“参差计划”站点是2011年8月6日由康夏、曲喆等五位北京外国语大学学生创办的,以“消除新闻阅读中的语言障碍,为读者提供立体化新闻阅读的视角和比较新闻的材料,以使认识更接近真实”作为宗旨。在接下来的三年,这个非盈利网站的运作团队逐步扩大,从第一批仅十几名的北外语言专业学生,到更多具备翻译能力、拥有海外背景或记者工作经验的志愿者加入。到2014年3月,参差提供的免费新闻内容吸引了约400位志愿翻译者,约14万个订户,影响人群覆盖40万人。
在这一代“新知识青年”的“理想实验田”中,以上所举的案例只是他们收获成果中很小的一部分。这一群体致力于不同方向的尝试,尽其所能地记录并介入这个时代。 多元构成及群体差异
“新知识青年”由多元群体构成,不同教育背景、专业方向的人出于对公共议题的关注和自由表达的诉求而聚集。仔细观察可以发现,拥有海外背景的参与者在一定程度上成为主力军,而只受过本土教育的知识青年,在群体中则相对占较小的比重。

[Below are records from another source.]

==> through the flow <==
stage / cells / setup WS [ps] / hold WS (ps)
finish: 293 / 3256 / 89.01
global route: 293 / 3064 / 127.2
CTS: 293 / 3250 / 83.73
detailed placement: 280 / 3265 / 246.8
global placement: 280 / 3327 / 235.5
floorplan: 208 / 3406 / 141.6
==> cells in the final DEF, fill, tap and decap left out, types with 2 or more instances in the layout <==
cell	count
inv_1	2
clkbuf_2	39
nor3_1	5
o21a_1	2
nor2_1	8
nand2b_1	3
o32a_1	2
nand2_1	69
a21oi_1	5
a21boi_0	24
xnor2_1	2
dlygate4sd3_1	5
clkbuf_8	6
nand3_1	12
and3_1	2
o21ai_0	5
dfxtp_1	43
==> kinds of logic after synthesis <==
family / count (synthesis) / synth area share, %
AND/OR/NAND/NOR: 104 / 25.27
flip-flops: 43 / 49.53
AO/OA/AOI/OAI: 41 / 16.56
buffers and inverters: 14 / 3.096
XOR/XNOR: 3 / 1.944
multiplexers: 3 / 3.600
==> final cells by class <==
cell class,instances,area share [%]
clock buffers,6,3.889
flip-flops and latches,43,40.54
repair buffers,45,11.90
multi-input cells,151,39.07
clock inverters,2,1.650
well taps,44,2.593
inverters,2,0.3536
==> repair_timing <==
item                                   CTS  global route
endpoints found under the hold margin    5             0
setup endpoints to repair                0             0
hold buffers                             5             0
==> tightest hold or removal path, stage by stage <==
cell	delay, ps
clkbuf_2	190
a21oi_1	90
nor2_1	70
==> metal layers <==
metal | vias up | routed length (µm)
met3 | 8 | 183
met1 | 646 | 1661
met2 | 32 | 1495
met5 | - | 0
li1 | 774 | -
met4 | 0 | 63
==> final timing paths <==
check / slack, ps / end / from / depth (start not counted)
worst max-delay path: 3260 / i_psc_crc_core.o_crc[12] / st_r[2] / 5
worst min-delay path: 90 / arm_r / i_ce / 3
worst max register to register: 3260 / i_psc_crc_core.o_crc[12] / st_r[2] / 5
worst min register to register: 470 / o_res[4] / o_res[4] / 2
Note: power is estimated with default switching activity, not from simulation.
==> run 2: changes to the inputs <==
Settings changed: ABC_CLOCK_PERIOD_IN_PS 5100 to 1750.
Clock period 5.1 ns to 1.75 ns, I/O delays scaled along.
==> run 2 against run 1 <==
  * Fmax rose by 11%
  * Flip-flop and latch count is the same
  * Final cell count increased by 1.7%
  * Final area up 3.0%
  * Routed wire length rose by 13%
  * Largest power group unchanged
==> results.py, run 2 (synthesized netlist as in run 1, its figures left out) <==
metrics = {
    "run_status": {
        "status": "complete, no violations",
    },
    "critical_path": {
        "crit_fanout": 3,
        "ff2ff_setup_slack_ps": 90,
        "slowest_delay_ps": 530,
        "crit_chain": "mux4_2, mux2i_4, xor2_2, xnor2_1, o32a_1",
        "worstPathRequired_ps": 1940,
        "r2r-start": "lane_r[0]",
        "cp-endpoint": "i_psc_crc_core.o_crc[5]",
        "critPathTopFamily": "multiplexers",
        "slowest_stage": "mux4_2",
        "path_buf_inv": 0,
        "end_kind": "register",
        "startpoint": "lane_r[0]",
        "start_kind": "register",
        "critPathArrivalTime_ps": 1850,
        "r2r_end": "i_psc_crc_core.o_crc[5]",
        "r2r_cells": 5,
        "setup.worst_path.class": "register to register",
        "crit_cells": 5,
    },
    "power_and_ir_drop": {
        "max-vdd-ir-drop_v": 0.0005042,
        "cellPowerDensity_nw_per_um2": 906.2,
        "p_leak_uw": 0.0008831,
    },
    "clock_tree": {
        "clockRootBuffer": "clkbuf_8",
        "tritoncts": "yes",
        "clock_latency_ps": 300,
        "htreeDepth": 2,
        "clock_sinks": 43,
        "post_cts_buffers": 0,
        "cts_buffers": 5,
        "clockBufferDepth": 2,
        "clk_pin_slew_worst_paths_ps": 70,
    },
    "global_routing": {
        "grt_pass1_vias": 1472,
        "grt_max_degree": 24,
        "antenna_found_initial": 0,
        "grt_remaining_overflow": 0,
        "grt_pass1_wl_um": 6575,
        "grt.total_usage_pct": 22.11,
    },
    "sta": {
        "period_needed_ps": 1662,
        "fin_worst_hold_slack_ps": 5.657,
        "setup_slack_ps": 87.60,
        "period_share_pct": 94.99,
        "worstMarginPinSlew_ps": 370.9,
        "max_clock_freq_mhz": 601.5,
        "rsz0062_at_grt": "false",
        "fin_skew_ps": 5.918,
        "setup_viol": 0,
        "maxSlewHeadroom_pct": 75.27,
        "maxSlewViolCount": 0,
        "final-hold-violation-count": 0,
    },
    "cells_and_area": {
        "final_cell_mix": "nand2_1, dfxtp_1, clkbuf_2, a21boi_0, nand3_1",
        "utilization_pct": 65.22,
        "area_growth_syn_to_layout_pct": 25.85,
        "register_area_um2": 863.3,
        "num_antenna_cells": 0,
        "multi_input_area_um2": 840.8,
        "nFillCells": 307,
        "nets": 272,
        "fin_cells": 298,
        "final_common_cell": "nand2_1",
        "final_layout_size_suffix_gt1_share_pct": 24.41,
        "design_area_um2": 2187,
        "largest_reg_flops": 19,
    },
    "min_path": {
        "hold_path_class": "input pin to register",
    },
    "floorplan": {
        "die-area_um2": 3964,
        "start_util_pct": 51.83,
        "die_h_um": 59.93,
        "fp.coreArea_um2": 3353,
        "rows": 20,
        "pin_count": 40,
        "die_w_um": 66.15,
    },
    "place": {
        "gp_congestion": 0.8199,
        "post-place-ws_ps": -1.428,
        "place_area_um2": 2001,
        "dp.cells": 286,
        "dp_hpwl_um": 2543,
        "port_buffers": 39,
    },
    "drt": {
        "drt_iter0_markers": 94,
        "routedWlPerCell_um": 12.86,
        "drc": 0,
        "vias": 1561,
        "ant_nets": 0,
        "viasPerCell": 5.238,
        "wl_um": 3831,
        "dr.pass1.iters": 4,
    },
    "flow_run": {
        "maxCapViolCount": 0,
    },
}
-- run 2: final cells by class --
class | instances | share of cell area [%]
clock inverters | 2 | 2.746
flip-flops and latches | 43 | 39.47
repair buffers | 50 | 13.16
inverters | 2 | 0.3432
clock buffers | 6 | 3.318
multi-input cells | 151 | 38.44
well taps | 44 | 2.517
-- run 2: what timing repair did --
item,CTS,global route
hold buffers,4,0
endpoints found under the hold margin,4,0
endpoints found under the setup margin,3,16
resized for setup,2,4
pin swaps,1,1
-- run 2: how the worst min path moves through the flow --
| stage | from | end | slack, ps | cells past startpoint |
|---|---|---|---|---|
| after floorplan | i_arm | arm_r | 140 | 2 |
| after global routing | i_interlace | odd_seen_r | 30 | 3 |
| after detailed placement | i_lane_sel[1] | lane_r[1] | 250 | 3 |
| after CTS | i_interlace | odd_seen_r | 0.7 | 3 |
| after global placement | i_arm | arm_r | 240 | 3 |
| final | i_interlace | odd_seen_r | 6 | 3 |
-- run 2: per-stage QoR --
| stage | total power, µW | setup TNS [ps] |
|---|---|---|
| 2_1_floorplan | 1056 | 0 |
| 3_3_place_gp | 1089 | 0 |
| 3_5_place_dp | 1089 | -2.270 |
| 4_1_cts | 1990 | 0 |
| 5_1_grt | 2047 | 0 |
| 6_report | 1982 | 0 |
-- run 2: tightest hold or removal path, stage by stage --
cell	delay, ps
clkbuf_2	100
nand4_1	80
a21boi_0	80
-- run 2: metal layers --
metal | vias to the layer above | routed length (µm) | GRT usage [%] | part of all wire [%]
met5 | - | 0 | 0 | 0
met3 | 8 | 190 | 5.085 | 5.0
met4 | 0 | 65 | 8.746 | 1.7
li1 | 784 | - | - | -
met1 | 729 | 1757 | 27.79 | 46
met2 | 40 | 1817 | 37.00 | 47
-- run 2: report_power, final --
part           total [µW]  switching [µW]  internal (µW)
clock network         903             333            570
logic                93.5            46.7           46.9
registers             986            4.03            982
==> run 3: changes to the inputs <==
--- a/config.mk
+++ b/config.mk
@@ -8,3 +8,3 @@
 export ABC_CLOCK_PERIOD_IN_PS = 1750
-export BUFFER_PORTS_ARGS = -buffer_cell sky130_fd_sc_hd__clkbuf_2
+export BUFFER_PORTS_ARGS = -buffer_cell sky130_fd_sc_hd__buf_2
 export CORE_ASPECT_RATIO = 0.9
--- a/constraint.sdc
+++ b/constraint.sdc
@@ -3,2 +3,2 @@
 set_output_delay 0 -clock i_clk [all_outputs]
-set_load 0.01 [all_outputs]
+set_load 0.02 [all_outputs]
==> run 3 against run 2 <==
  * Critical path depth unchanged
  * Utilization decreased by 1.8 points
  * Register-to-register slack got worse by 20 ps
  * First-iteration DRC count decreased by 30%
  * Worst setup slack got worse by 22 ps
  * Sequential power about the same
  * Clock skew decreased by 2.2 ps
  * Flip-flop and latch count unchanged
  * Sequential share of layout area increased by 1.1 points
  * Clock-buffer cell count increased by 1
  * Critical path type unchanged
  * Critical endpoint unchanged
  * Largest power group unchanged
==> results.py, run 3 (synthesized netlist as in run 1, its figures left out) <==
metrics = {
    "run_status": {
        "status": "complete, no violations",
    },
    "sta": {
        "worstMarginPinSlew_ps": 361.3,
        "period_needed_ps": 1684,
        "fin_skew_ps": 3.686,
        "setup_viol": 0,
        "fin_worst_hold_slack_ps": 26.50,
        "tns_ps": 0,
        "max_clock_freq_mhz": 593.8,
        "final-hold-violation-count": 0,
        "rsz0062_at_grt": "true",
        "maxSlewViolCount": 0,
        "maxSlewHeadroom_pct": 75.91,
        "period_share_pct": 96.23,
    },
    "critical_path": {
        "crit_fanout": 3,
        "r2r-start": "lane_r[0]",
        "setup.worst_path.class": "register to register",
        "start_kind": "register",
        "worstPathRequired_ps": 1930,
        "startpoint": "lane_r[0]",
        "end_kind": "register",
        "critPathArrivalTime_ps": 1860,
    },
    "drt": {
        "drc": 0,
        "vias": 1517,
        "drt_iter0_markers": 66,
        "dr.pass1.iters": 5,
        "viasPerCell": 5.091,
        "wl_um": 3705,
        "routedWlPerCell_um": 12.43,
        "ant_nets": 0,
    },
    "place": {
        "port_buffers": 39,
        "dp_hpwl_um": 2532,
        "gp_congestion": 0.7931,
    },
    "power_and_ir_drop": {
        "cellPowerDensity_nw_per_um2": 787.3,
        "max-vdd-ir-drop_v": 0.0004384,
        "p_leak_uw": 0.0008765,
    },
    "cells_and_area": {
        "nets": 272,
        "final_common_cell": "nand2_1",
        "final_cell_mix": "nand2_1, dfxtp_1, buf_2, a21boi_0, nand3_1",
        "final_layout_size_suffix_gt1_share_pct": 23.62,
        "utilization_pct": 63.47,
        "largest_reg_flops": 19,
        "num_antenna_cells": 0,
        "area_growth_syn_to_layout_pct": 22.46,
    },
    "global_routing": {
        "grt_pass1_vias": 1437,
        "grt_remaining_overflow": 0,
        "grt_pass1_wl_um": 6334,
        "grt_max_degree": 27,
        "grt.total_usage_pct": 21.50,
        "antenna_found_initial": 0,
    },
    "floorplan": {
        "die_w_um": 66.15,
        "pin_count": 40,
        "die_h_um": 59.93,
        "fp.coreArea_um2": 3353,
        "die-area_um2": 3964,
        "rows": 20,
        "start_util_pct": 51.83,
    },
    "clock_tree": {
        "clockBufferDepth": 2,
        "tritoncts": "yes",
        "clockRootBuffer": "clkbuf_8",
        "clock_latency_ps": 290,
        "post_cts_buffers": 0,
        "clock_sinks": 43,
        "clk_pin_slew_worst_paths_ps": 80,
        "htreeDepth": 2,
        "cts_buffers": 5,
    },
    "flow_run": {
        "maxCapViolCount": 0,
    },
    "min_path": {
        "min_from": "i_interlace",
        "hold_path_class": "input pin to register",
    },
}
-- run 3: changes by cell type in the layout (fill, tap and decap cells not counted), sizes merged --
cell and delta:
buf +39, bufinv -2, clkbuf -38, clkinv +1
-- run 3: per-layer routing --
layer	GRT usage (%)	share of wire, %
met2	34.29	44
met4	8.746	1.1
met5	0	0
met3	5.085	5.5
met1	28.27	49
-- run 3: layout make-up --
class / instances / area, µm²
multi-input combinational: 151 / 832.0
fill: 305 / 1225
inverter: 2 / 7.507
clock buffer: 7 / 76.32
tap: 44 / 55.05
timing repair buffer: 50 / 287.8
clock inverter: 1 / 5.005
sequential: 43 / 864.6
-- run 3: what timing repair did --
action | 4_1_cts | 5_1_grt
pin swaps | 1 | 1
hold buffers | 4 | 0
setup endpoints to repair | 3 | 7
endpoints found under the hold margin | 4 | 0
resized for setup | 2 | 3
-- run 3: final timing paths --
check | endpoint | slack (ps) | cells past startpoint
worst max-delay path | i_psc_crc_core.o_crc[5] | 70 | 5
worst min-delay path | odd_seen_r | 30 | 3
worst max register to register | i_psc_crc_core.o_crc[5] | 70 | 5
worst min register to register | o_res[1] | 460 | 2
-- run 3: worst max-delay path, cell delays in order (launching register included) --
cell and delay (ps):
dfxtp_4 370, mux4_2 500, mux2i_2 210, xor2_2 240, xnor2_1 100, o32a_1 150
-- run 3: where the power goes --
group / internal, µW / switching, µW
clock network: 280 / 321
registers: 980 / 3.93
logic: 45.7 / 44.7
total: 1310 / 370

改革开放后经济高速发展的时期正是这一代“新知识青年”成长的年代,在物质生活改善和全球交往密切等大背景下,能看到这一代“新知识青年”的涌现也几乎同步于海外中国留学生数量的暴涨趋势。根据2015年10月21日发布的由中国与全球化智库(CCG)编写、社科文献出版社出版的《国际人才蓝皮书:中国留学发展报告(2015)》,2014年我国出国留学人员总数为45。98万人,同比增长了11。09%;从1978年到2014年,中国出国留学的人数累计已达351。84万人次。从2000年到2014年,15年间,中国留学人员人数增长迅速,年均增长率接近22%。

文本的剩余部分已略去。